During January 2015, a petrol pump in Birmingham reduced their unleaded rates to 99.7 pence, resulting in chaos at the fuel pumps. The fuel rates at Harvest Energy, Kings Heath saw drivers lining up in order to top-up their fuel tanks. 
In the year 2010, the rate of petrol per liter was just above 1.10 British Pound. In 2012, this increased to 1.32 British Pound before dipping marginally in the year 2014 to 1.30 British Pound. Nevertheless, inside only a couple of in 2016, the prices for petrol are at 1.02 British Pound per liter or even lower in a few regions.
Diesel, on the other hand, has seen an identical drift.

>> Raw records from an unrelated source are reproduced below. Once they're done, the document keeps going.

What follows belongs to an exercise in optimizing a design on an open flow for small area, a short achievable clock period and few clock cycles per item; a production flow would make more cautious choices. Only simulation tests tie the RTL to the original design; equivalence was not proved. Power and IR drop assume default switching activity.

==> flow/design.v <==
module s16_decoder (
    input  wire        clk,
    input  wire        rst,         
    input  wire        in_valid,
    output wire        in_ready,
    input  wire [31:0] in_word,
    input  wire        in_first,    
    input  wire [15:0] in_len,      
    output reg         out_valid,
    input  wire        out_ready,
    output reg  [27:0] out_value,
    output reg         out_last
);
    function automatic [4:0] width_from_end(input [3:0] s, input [4:0] l);
        begin
            case (s)
                0:  width_from_end = 1;
                1:  width_from_end = (l < 14) ? 1 : 2;
                2:  width_from_end = (l < 7) ? 1 : (l < 14) ? 2 : 1;
                3:  width_from_end = (l < 7) ? 2 : 1;
                4:  width_from_end = 2;
                5:  width_from_end = (l < 8) ? 3 : 4;
                6:  width_from_end = (l < 3) ? 3 : (l < 7) ? 4 : 3;
                7:  width_from_end = 4;
                8:  width_from_end = (l < 2) ? 4 : 5;
                9:  width_from_end = (l < 4) ? 5 : 4;
                10: width_from_end = (l < 2) ? 5 : 6;
                11: width_from_end = (l < 3) ? 6 : 5;
                12: width_from_end = 7;
                13: width_from_end = (l < 2) ? 9 : 10;
                14: width_from_end = 14;
                default: width_from_end = 28;
            endcase
        end
    endfunction
    function automatic [4:0] first_width(input [3:0] s);
        begin
            case (s)
                0, 2, 3: first_width = 1;
                1, 4:    first_width = 2;
                6:       first_width = 3;
                5, 7, 9: first_width = 4;
                8, 11:   first_width = 5;
                10:      first_width = 6;
                12:      first_width = 7;
                13:      first_width = 10;
                14:      first_width = 14;
                default: first_width = 28;
            endcase
        end
    endfunction
    function automatic [4:0] slots_less_one(input [3:0] s);
        begin
            case (s)
                0:  slots_less_one = 27;
                1, 2, 3: slots_less_one = 20;
                4:  slots_less_one = 13;
                5:  slots_less_one = 8;
                6:  slots_less_one = 7;
                7:  slots_less_one = 6;
                8, 9: slots_less_one = 5;
                10, 11: slots_less_one = 4;
                12: slots_less_one = 3;
                13: slots_less_one = 2;
                14: slots_less_one = 1;
                default: slots_less_one = 0;
            endcase
        end
    endfunction
    function automatic [4:0] slots_less_two(input [3:0] s);
        begin
            case (s)
                0:  slots_less_two = 26;
                1, 2, 3: slots_less_two = 19;
                4:  slots_less_two = 12;
                5:  slots_less_two = 7;
                6:  slots_less_two = 6;
                7:  slots_less_two = 5;
                8, 9: slots_less_two = 4;
                10, 11: slots_less_two = 3;
                12: slots_less_two = 2;
                13: slots_less_two = 1;
                default: slots_less_two = 0;
            endcase
        end
    endfunction
    reg        busy;      
    reg [27:0] data;      
    reg [3:0]  wp;        
    reg [3:0]  sel;       
    reg [4:0]  left;      
    reg [15:0] rc;        
    reg        fresh;
    wire [3:0] in_sel = in_word[31:28];
    wire [4:0] wb = width_from_end(sel, left);    
    wire [4:0] wa = first_width(in_sel);
    wire out_free = !out_valid || out_ready;
    assign in_ready = !busy;
    wire accept = in_valid && !busy;
    wire go     = out_free && (busy || in_valid);
    wire load   = accept && in_first;
    wire [27:0] sh1 = wp[0] ? {data[27],    data[27:1]} : data;
    wire [27:0] sh2 = wp[1] ? {sh1[27:26],  sh1[27:2]}  : sh1;
    wire [27:0] sh4 = wp[2] ? {sh2[27:24],  sh2[27:4]}  : sh2;
    wire [27:0] t   = wp[3] ? {sh4[27:18],  sh4[25:8]}  : sh4;
    wire [27:0] src = busy ? t : in_word[27:0];
    wire [3:0]  s   = in_sel;
    wire [27:0] ma;
    assign ma[0]     = 1'b1;
    assign ma[1]     = s[3] | s[2] | (!s[1] & s[0]);
    assign ma[2]     = s[3] | (s[2] & (s[1] | s[0]));
    assign ma[3]     = s[3] | (s[2] & s[0]);
    assign ma[4]     = s[3] & (s[2] | s[1] | !s[0]);
    assign ma[5]     = s[3] & (s[2] | (s[1] & !s[0]));
    assign ma[6]     = s[3] & s[2];
    assign ma[9:7]   = {3{s[3] & s[2] & (s[1] | s[0])}};
    assign ma[13:10] = {4{s[3] & s[2] & s[1]}};
    assign ma[27:14] = {14{&s}};
    wire [27:0] mb  = ~(28'hfffffff << wb);
    wire [27:0] v   = ({28{busy}} & mb & t) | ({28{!busy}} & ma & in_word[27:0]);
    wire rc_one   = fresh ? (rc == 16'd1) : (rc == 16'd2);
    wire list_end = load ? (in_len == 16'd1) : rc_one;
    wire word_end = list_end || (busy ? (left == 5'd0) : (in_sel == 4'd15));
    always @(posedge clk) begin
        if (rst) begin
            busy      <= 1'b0;
            out_valid <= 1'b0;
        end else begin
            if (out_ready)
                out_valid <= 1'b0;
            if (go) begin
                out_valid <= 1'b1;
                busy      <= !word_end;
            end else if (accept) begin
                busy      <= 1'b1;
            end
        end
        if (go) begin
            out_value <= v;
            out_last  <= list_end;
        end
        if (!busy || go)
            data <= src;
        if (!busy) begin
            sel  <= in_sel;
            wp   <= go ? wa[3:0] : 4'd0;
            left <= go ? slots_less_two(in_sel) : slots_less_one(in_sel);
        end else if (go) begin
            wp   <= wb[3:0];
            left <= left - 5'd1;
        end
        if (load)
            rc <= in_len;
        else if (go && !fresh)
            rc <= rc - 16'd1;
        if (go)
            fresh <= 1'b0;
        else if (load)
            fresh <= 1'b1;
    end
endmodule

It has fluctuated from 1.12 British Pound during 2006 to slightly over 1.40 British Pound during 2008 before dipping to 1.06 British Pound this year. 
In the past few years, the authorities have tried to encourage vehicle owners to walk more frequently – however with the prices of fuel constantly falling, people are more likely to jump in their cars. 
Whilst electric vehicles were once considered as the future of vehicle driving, the previous year’s dip in the costs of fuel saw the attraction towards electric vehicles disappear – with car owners rationalizing it is almost as inexpensive to drive a diesel/petrol vehicle whilst the fuel costs are low. However, toping up might actually cost you more ultimately - with researches stating that additional fuel means the tank essentially has a harmful impact on the efficiency of fuel.
What’s more, with estimates that the petrol prices might fall to as low as 86 pence/liter, how low can they actually go. More significantly, what impact will it have on the environment?